Exercise material:
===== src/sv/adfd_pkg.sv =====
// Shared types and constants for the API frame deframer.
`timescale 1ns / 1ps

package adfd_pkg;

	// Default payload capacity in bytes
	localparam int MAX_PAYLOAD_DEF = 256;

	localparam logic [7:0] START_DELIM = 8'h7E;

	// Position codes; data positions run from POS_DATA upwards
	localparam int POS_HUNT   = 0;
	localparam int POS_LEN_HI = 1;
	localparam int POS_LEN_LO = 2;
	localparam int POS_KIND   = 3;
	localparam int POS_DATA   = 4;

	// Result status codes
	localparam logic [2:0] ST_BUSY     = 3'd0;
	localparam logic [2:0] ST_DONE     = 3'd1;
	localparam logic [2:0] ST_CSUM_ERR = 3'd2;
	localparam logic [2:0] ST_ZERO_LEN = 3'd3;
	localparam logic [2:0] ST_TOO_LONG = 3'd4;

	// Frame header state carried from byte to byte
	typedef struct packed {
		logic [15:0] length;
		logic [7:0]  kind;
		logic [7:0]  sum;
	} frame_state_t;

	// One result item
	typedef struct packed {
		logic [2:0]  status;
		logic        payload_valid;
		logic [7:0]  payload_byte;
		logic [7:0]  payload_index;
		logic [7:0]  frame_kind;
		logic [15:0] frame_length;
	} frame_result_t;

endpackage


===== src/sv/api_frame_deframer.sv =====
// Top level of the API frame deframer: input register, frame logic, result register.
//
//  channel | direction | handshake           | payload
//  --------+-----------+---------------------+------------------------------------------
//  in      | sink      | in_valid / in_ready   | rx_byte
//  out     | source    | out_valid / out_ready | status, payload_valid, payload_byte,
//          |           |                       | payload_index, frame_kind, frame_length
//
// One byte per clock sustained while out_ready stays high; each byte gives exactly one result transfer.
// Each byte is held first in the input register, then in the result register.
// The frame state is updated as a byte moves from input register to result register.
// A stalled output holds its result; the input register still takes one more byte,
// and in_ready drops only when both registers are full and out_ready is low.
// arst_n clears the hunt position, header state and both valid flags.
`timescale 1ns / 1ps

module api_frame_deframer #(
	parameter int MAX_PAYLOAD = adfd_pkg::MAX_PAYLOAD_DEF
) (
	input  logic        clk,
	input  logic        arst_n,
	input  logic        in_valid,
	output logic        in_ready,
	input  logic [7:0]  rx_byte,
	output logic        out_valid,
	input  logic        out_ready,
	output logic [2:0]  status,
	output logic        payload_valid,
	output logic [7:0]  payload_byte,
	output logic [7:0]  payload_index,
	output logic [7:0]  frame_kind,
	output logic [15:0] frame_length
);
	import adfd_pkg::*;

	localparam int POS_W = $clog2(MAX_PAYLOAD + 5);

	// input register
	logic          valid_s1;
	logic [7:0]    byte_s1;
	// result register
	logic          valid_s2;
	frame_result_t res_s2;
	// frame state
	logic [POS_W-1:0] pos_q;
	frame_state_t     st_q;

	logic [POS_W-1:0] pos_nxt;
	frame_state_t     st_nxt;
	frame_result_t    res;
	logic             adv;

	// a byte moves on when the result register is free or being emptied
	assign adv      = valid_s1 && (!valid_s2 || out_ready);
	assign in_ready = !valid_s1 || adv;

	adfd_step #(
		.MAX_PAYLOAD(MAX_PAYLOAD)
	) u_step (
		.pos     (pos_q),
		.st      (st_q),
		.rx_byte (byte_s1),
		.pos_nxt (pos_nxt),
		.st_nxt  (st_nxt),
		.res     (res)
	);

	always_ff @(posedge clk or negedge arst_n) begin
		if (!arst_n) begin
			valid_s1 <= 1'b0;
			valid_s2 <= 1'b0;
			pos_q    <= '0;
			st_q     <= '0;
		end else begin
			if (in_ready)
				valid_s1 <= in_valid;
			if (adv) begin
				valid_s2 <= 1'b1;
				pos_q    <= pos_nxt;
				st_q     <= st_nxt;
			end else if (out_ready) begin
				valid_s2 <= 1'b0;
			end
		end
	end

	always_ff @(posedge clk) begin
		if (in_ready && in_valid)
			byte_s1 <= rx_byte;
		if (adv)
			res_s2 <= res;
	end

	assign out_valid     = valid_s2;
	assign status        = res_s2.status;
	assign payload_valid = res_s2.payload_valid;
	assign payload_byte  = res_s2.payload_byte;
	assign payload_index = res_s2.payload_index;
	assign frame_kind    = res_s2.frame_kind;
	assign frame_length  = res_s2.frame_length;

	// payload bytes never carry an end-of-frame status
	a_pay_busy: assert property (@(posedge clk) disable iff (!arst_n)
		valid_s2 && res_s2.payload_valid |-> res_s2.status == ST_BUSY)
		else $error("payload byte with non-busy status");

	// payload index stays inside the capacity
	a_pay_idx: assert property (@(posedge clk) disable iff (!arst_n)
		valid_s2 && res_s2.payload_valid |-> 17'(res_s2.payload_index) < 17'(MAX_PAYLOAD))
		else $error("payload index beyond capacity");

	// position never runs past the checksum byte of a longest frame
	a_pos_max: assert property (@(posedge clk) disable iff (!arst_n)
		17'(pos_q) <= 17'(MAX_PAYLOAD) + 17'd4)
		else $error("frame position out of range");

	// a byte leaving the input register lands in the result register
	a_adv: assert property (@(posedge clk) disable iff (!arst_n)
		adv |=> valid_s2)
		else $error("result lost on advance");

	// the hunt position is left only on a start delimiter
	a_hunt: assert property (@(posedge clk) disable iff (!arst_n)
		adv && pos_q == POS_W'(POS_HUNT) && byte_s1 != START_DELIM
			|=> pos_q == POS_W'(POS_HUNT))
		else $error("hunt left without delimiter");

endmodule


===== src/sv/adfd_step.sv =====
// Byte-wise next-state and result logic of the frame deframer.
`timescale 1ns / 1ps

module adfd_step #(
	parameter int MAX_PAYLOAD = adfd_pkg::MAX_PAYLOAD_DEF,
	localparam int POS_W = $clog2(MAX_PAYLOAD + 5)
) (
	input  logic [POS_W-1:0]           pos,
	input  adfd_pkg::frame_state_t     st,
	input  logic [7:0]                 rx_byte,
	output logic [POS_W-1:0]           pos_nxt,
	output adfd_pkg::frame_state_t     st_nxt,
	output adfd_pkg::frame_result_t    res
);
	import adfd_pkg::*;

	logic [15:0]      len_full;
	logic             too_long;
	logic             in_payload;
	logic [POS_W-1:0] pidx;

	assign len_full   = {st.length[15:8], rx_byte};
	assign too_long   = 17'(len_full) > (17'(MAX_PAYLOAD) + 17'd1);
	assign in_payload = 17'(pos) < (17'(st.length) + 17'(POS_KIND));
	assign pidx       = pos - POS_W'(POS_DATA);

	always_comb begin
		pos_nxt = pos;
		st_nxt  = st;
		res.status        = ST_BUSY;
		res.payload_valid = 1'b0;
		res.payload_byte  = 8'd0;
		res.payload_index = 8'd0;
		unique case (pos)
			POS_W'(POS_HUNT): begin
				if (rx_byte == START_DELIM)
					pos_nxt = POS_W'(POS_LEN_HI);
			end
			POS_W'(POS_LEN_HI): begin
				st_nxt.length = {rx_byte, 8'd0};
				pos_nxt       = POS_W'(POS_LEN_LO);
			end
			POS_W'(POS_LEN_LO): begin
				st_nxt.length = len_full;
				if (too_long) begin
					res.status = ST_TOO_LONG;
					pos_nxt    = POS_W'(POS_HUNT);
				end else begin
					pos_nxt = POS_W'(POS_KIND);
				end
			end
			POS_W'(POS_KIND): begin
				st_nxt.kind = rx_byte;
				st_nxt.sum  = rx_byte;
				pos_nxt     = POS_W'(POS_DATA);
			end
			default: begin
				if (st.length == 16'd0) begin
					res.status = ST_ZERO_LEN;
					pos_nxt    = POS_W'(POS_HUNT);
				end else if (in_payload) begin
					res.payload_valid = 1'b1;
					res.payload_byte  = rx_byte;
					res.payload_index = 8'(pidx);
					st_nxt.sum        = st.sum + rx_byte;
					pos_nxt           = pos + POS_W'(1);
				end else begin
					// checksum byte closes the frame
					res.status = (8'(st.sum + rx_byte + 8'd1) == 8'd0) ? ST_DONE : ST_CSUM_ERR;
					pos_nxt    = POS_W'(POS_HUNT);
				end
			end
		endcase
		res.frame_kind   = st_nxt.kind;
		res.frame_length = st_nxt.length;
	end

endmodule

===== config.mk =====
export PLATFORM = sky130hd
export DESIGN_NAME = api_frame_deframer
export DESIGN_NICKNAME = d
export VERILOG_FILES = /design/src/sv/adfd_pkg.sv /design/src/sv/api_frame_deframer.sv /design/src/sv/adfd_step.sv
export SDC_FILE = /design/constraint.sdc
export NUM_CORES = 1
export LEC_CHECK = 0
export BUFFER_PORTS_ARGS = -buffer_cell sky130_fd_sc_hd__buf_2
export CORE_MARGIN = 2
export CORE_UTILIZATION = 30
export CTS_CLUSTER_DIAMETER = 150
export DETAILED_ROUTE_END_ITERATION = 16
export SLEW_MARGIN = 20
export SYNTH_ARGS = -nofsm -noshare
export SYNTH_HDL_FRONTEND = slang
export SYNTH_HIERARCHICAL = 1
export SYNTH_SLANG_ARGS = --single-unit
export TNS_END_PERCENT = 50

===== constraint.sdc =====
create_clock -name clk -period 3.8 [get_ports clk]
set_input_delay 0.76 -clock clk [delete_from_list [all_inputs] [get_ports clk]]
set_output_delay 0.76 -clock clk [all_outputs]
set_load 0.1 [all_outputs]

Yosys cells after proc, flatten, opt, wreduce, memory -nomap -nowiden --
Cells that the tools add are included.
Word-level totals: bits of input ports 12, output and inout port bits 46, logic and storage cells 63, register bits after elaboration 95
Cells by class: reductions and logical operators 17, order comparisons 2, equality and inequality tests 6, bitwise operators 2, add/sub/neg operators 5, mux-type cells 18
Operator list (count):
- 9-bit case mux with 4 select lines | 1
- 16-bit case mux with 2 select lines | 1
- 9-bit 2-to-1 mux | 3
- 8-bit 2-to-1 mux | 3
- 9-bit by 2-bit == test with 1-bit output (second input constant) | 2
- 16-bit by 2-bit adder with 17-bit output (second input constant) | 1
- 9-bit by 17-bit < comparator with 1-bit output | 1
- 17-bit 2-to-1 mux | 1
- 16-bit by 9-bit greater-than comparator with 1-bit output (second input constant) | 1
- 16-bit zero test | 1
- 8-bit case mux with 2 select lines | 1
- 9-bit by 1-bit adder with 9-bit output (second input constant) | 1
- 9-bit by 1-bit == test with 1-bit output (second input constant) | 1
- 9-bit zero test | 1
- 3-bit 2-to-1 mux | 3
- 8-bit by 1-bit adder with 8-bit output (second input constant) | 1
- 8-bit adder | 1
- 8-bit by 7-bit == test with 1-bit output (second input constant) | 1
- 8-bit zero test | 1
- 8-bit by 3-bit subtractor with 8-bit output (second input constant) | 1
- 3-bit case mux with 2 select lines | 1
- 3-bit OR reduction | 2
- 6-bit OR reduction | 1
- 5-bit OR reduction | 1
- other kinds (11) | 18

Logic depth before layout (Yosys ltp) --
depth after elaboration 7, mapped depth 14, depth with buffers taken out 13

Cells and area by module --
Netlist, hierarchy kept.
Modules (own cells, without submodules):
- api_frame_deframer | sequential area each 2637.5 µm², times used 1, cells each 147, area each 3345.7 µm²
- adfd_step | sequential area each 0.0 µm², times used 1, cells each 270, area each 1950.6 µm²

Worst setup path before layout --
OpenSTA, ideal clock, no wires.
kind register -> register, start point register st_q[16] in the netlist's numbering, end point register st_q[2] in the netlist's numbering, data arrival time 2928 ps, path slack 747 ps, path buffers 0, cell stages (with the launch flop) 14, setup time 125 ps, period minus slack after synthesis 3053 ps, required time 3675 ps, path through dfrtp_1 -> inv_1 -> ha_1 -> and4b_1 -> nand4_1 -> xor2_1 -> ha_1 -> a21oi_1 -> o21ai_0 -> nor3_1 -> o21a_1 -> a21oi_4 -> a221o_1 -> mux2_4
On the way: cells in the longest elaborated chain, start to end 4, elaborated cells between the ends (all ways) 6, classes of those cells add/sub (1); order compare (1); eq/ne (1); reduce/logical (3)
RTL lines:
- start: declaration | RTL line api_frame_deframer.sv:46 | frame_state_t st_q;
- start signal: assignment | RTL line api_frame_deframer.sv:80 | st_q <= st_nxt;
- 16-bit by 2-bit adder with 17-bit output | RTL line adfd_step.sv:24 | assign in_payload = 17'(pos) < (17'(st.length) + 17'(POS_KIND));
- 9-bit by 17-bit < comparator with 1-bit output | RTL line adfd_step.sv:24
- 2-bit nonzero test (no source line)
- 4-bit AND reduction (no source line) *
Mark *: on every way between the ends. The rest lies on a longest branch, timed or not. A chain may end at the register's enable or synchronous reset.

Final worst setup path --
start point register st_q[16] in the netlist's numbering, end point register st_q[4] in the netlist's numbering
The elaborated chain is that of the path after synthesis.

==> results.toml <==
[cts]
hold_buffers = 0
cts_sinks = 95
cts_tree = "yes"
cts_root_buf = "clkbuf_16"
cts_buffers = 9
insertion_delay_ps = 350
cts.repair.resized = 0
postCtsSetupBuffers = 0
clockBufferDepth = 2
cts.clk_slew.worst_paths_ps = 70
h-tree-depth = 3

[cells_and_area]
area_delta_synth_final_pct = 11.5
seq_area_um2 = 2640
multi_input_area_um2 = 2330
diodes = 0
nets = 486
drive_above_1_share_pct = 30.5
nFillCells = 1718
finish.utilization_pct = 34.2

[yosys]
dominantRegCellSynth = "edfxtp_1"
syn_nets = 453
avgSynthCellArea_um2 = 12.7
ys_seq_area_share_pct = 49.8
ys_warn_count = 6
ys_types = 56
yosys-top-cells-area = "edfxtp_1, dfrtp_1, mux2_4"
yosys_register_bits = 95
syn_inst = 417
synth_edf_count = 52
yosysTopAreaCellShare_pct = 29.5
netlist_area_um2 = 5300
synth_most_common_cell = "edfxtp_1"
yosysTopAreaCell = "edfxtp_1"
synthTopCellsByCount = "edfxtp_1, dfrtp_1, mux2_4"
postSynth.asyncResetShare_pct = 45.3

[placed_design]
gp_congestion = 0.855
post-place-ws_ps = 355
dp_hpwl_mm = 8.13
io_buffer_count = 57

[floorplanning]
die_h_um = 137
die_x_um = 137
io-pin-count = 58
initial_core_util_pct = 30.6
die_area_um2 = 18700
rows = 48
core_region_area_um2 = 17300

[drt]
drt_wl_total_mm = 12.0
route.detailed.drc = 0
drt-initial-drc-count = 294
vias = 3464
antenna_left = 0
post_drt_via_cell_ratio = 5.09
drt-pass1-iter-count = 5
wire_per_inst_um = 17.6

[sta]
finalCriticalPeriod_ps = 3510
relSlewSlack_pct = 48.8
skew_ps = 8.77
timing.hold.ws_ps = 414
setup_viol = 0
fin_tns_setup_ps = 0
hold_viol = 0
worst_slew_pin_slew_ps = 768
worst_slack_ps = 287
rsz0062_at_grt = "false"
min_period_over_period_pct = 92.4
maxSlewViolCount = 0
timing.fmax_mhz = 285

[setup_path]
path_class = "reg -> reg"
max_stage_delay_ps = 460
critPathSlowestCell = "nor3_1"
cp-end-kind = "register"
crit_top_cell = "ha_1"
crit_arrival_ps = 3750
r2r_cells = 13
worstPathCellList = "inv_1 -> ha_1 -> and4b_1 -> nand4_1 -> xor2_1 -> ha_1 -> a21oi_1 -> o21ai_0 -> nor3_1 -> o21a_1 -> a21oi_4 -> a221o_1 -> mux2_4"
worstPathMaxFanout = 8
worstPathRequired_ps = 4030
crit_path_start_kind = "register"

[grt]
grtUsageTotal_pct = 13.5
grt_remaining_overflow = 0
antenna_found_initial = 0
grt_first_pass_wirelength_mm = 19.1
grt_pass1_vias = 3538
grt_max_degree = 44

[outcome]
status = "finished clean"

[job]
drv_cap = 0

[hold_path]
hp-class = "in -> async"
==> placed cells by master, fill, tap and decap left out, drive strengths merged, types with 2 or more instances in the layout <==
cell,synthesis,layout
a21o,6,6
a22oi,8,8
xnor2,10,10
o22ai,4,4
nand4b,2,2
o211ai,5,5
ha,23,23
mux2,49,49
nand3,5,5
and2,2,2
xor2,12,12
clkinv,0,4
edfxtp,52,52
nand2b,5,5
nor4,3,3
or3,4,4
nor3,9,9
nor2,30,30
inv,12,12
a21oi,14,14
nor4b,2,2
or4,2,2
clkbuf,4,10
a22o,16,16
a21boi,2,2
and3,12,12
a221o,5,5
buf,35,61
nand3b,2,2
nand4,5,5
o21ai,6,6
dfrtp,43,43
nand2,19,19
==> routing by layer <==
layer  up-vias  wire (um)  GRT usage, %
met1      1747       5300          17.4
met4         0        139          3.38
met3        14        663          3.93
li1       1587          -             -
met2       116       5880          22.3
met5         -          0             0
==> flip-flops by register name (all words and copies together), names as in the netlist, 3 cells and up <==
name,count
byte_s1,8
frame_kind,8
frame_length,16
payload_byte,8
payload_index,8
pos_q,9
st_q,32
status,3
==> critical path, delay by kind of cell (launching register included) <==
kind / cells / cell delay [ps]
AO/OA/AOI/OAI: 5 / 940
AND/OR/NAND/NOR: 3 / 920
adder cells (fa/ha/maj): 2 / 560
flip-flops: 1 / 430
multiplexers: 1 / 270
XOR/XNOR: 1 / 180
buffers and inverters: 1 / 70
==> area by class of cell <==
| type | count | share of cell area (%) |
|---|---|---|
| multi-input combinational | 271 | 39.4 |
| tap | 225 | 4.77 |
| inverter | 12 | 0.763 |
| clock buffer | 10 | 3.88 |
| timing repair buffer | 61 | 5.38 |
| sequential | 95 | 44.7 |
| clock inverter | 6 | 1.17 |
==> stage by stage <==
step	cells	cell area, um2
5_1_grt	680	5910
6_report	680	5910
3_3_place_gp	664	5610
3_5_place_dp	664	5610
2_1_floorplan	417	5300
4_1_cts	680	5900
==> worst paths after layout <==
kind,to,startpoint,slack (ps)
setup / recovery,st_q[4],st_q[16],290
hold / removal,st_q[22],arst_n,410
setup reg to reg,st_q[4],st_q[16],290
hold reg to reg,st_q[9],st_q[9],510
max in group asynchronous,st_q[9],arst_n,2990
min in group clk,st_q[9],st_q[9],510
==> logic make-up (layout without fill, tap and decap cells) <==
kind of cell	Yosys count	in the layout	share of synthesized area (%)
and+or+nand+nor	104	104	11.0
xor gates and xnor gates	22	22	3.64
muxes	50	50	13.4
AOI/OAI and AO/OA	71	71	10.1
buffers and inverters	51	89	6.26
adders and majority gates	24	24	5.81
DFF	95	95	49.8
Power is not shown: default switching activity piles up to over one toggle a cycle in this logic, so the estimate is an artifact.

Task:
Scan the entries above. Copy each line that has the string "inverters".

Output:
buffers and inverters: 1 / 70
buffers and inverters	51	89	6.26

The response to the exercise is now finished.